*** Block opens ***
$ cat config.mk
export PLATFORM = sky130hd
export DESIGN_NAME = voq_pick_arbiter
export DESIGN_NICKNAME = d
export VERILOG_FILES = /design/src/rtl/sched_pkg.sv /design/src/rtl/rr_prio_enc.sv /design/src/rtl/voq_pick_arbiter.sv
export SDC_FILE = /design/constraint.sdc
export NUM_CORES = 1
export LEC_CHECK = 0
export BUFFER_PORTS_ARGS = -buffer_cell sky130_fd_sc_hd__buf_2
export CORE_AREA = 2 2 39 41
export CTS_BUF_LIST = sky130_fd_sc_hd__clkbuf_8
export CTS_CLUSTER_DIAMETER = 150
export DETAILED_ROUTE_END_ITERATION = 16
export DIE_AREA = 0 0 41 43
export PLACE_DENSITY = 0.48
export SETUP_SLACK_MARGIN = 0.05
export SLEW_MARGIN = 20
export SYNTH_ARGS = -nofsm -noshare
export SYNTH_HDL_FRONTEND = slang
export SYNTH_HIERARCHICAL = 1
export SYNTH_SLANG_ARGS = --single-unit
$ cat constraint.sdc
create_clock -name clk -period 4.21 [get_ports clk]
set_input_delay 0.421 -clock clk [delete_from_list [all_inputs] [get_ports clk]]
set_output_delay 0.421 -clock clk [all_outputs]
set_load 0.05 [all_outputs]
$ cat src/rtl/sched_pkg.sv
// Shared scheduler constants and types, used by the per-ingress VOQ pickers and the scheduler.
package sched_pkg;

    // One VOQ per egress port, so the VOQ count equals the egress count.
    localparam int unsigned NUM_VOQ     = 4;
    localparam int unsigned NUM_INGRESS = 4;
    localparam int unsigned IDX_W       = $clog2(NUM_VOQ);

    typedef logic [IDX_W-1:0] voq_idx_t;

    // A VOQ is eligible when it holds traffic and its egress is still free this pass.
    function automatic logic [NUM_VOQ-1:0] voq_eligible(
        input logic [NUM_VOQ-1:0] empty,
        input logic [NUM_VOQ-1:0] picked
    );
        return ~empty & ~picked;
    endfunction

endpackage

$ cat src/rtl/rr_prio_enc.sv
// Round-robin priority encoder. It rotates the request vector so that start_i lands on bit 0,
// finds the lowest set bit, and maps that offset back to an absolute index. WIDTH must be a
// power of two so that the index arithmetic wraps naturally.
module rr_prio_enc #(
    parameter int unsigned WIDTH = 4,
    parameter int unsigned IDX_W = $clog2(WIDTH)
) (
    input  logic [WIDTH-1:0] req_i,
    input  logic [IDX_W-1:0] start_i,
    output logic [IDX_W-1:0] idx_o,
    output logic             none_o
);

    logic [WIDTH-1:0] req_rot;
    logic [IDX_W-1:0] off;
    logic             none;

    // Rotate right by start_i: bit i of req_rot is request (start_i + i) mod WIDTH.
    always_comb begin
        req_rot = '0;
        for (int i = 0; i < WIDTH; i++) begin
            req_rot[i] = req_i[IDX_W'(i) + start_i];
        end
    end

    // Fixed-priority encode: scanning downwards means the lowest set bit is written last.
    always_comb begin
        off  = '0;
        none = 1'b1;
        for (int i = WIDTH - 1; i >= 0; i--) begin
            if (req_rot[i]) begin
                off  = IDX_W'(i);
                none = 1'b0;
            end
        end
    end

    // With no request the offset stays 0, so idx_o falls back to start_i.
    assign idx_o  = start_i + off;
    assign none_o = none;

endmodule

$ cat src/rtl/voq_pick_arbiter.sv
// Per-ingress VOQ selector. Combinationally picks the first non-empty VOQ with a free egress,
// searching from the round-robin pointer, and keeps a registered copy of the last committed
// pick for debug and status readback. It never advances the pointer or claims egresses itself.
module voq_pick_arbiter
    import sched_pkg::*;
#(
    parameter int unsigned NUM_VOQ = sched_pkg::NUM_VOQ,
    parameter int unsigned IDX_W   = $clog2(NUM_VOQ)
) (
    input  logic               clk,
    input  logic               rst_n,
    input  logic [IDX_W-1:0]   start_voq_num,
    input  logic [NUM_VOQ-1:0] voq_empty,
    input  logic [NUM_VOQ-1:0] voq_picked,
    input  logic               pick_en,
    output logic               no_available_voq,
    output logic [IDX_W-1:0]   voq_to_pick,
    output logic               last_pick_valid,
    output logic [IDX_W-1:0]   last_pick
);

    logic [NUM_VOQ-1:0] eligible;
    logic [IDX_W-1:0]   pick_idx;
    logic               pick_none;

    logic [IDX_W-1:0]   last_pick_d,       last_pick_q;
    logic               last_pick_valid_d, last_pick_valid_q;

    assign eligible = ~voq_empty & ~voq_picked;

    rr_prio_enc #(
        .WIDTH (NUM_VOQ),
        .IDX_W (IDX_W)
    ) u_rr_prio_enc (
        .req_i   (eligible),
        .start_i (start_voq_num),
        .idx_o   (pick_idx),
        .none_o  (pick_none)
    );

    // Selection is purely combinational so the scheduler can act on it in the same cycle.
    assign voq_to_pick      = pick_idx;
    assign no_available_voq = pick_none;

    // Capture the current selection only on a commit cycle; otherwise hold.
    always_comb begin
        last_pick_d       = last_pick_q;
        last_pick_valid_d = last_pick_valid_q;
        if (pick_en) begin
            last_pick_d       = pick_idx;
            last_pick_valid_d = ~pick_none;
        end
    end

    // Status registers, cleared asynchronously.
    always_ff @(posedge clk or negedge rst_n) begin
        if (!rst_n) begin
            last_pick_q       <= '0;
            last_pick_valid_q <= 1'b0;
        end else begin
            last_pick_q       <= last_pick_d;
            last_pick_valid_q <= last_pick_valid_d;
        end
    end

    assign last_pick       = last_pick_q;
    assign last_pick_valid = last_pick_valid_q;

endmodule

==> impl_metrics.csv <==
group,metric,value,unit
outcome,status,"complete, no violations",
power,p_leak,0.2174,nW
clock_tree,clockBufferDepth,2,
layout,area_growth,49.38,%
clock_tree,htree_levels,1,
floorplan,row_count,14,
yosys,ys_seq_elements,3,
clock_tree,cts_sinks,3,
yosys,synth_xor_xnor_area_share,0.05809,
yosys,ys_types,23,
yosys,yosys.area_share.simple,0.2365,
drt,routed-wl-met2,333,um
placement,place_congestion,0.6391,
yosys,synth_fa_ha_area_frac,0.04149,
yosys,syn-instance-count,36,
worst_hold_path,whs_path_depth,2,
floorplan,die_x,41,um
worst_setup_path,crit_fanout,8,
sta,finalHoldViolCount,0,
yosys,yosys_most_used_dff,"dfrtp_1",
drt,wl_met3,71,um
worst_setup_path,cp.arrival,2.24,ns
placement,hpwl,591,um
drt,viasPerCell,4.644,
sta,fin_skew,0,ns
floorplan,die_y,43,um
worst_hold_path,min_path_type,"input port to register",
yosys,yosysSeqAreaShare,0.2490,
yosys,synth_area,301.5,um^2
clock_tree,path_clk_slew,0.03,ns
worst_setup_path,r2r_start,"last_pick[0]$_DFFE_PN0P_",
layout,final_layout_size_suffix_gt1_frac,0.4211,
layout,num_antenna_cells,0,
sta,fmax,375.6,MHz
sta,tns,0,ns
yosys,synth_common_cells,"nor2_1, dfrtp_1, nand2_1",
worst_hold_path,hold_start,"pick_en",
worst_setup_path,reg2regPathDepth,1,
layout,stdcell_count,73,
yosys,synth_most_common_cell,"nor2_1",
floorplan,dieArea,1763,um^2
placement,dp.cells,68,
yosys,synthDominantCellAreaShare,0.2490,
clock_tree,hold_buffers,1,
clock_tree,cts_tree,"done",
job,maxCapViolCount,0,
yosys,synthMuxAreaShare,0.1577,
placement,port_buffers,18,
worst_setup_path,reg2reg_slack,3.48,ns
power,powerDensity,451.1,nW/um^2
yosys,ys_warn_count,6,
clock_tree,post-cts-setup-buffers,0,
yosys,synth_compound_area_frac,0.1909,
clock_tree,post_cts_resized,0,
yosys,synth_nets,50,
drt,top_layer,"met4",
worst_hold_path,hold_end,"last_pick_valid$_DFFE_PN0P_",
sta,fin_crit_sh,0.6324,
yosys,syn_avg_cell_area,8.376,um^2
yosys,yosys-top-cells-area,"dfrtp_1, mux2_2, nor2_1",
global_route,grt_first_pass_wirelength,1.248,mm
worst_setup_path,endpoint_kind,"primary output",
global_route,antenna_found_initial,0,
clock_tree,clk_latency,0.22,ns
drt,detail-route-antenna-nets,0,
drt,wl_met1,315,um
yosys,synth_top_area_cell,"dfrtp_1",
floorplan,ios,19,
yosys,synth_top_family_by_area,"simple AND/OR/NAND/NOR gates",
floorplan,start_util,0.2179,
drt,route.detailed.drc,0,
global_route,grt_start_max_net_pins,9,
layout,final_nets,72,
floorplan,coreArea,1384,um^2
power,vdd_drop_max,0.0002527,V
clock_tree,cts_buffers,3,
global_route,overflow,0,
clock_tree,cts_root_buffer,"clkbuf_8",
global_route,grt_use_total,0.1097,
sta,slew_violations,0,
worst_setup_path,critical_path_class,"input port to primary output",
sta,rsz0062_at_grt,"false",
global_route,grt_pass1_vias,313,
drt,dr.pass1.iters,3,
sta,worstMarginPinSlew,0.5277,ns
worst_setup_path,start_kind,"input port",
drt,drt_iter0_markers,2,
drt,wl,735,um
yosys,synth_edf_count,0,
worst_setup_path,required,3.79,ns
drt,wire_per_inst,10.07,um
sta,finalSetupViolCount,0,
worst_setup_path,regToRegEndpoint,"last_pick[0]$_DFFE_PN0P_",
sta,fin_crit,2.662,ns
yosys,synth_async_sr_flop_share,1.000,
drt,dr_total_vias,339,
sta,slew_headroom,0.6469,
## layout make-up
type,instances,area [um^2]
Clock inverter,1,3.754
Clock buffer,3,41.29
Multi-Input combinational cell,30,206.4
Fill cell,153,933.4
Inverter,1,3.754
Sequential cell,3,75.07
Tap cell,16,20.02
Timing Repair Buffer,19,100.1
## state kept, by name, summed over array words and instances (netlist names)
name	count
last_pick	2
last_pick_valid	1
## layout by cell type (no fill, tap or decap), types with 2 or more instances in the layout
cell type and instances:
nor2b_1 2, nor2_1 6, dfrtp_1 3, mux2_2 2, clkbuf_8 3, a21oi_1 2, buf_2 18, nand2_1 3
xnor2_1 2, inv_1 2
## power breakdown
part	internal, mW	switching [mW]	leakage, nW
clock network	0.0620	0.0186	0.0269
logic	0.0264	0.0587	0.157
registers	0.0350	0.00248	0.0340
total	0.123	0.0798	0.217
## routing by layer
layer / global-route usage / vias to the layer above
met5: 0 / -
met4: 0.1000 / 0
met3: 0.04712 / 2
met2: 0.1469 / 15
met1: 0.1230 / 148
li1: - / 174
## critical path: stages
cell and delay, ns:
buf_2 0.09, nor2_1 0.42, nor2_1 0.10, a2bb2oi_1 0.15, o211ai_1 0.19, o21a_1 0.14
ha_1 0.16, xnor2_1 0.13, xnor2_1 0.15, buf_2 0.29
## logic make-up (layout without fill, tap and decap cells)
family                     count (synthesis)  after routing
muxes                                      4              4
AOI/OAI and AO/OA                          8              8
xor gates and xnor gates                   2              2
buffers and inverters                      3             24
and+or+nand+nor                           15             15
adders and majority gates                  1              1
DFF                                        3              3
## stage by stage
stage / area [um^2] / total power, mW / setup slack, ns / hold slack [ns] / util
detailed placement: 395.4 / 0.1230 / 1.548 / 0.2211 / 0.2857
global route: 450.4 / 0.2165 / 1.387 / 0.4519 / 0.3255
CTS: 450.4 / 0.2071 / 1.544 / 0.4450 / 0.3255
finish: 450.4 / 0.2032 / 1.548 / 0.4449 / 0.3255
global placement: 395.4 / 0.1225 / 1.586 / 0.2221 / 0.2857
floorplan: 301.5 / 0.1037 / 1.498 / 0.1254 / -
## how the worst max path moves through the flow
| stage | endpoint | from | depth (start not counted) | slack (ns) |
|---|---|---|---|---|
| floorplan | voq_to_pick[1] | voq_empty[2] | 8 | 1.50 |
| global placement | voq_to_pick[1] | voq_empty[0] | 10 | 1.59 |
| detailed placement | voq_to_pick[1] | voq_empty[0] | 10 | 1.55 |
| CTS | voq_to_pick[1] | voq_empty[0] | 10 | 1.54 |
| global route | voq_to_pick[1] | voq_empty[2] | 10 | 1.39 |
| finish | voq_to_pick[1] | voq_empty[0] | 10 | 1.55 |
Note: power is estimated with default switching activity, not from simulation.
*** Block closes ***
Would you restate, word for word, every line of the listing from its first line through the line with "export DETAILED_ROUTE_END_ITERATION = 16"?

▶ _REPLY TO THE EXERCISE_:
$ cat config.mk
export PLATFORM = sky130hd
export DESIGN_NAME = voq_pick_arbiter
export DESIGN_NICKNAME = d
export VERILOG_FILES = /design/src/rtl/sched_pkg.sv /design/src/rtl/rr_prio_enc.sv /design/src/rtl/voq_pick_arbiter.sv
export SDC_FILE = /design/constraint.sdc
export NUM_CORES = 1
export LEC_CHECK = 0
export BUFFER_PORTS_ARGS = -buffer_cell sky130_fd_sc_hd__buf_2
export CORE_AREA = 2 2 39 41
export CTS_BUF_LIST = sky130_fd_sc_hd__clkbuf_8
export CTS_CLUSTER_DIAMETER = 150
export DETAILED_ROUTE_END_ITERATION = 16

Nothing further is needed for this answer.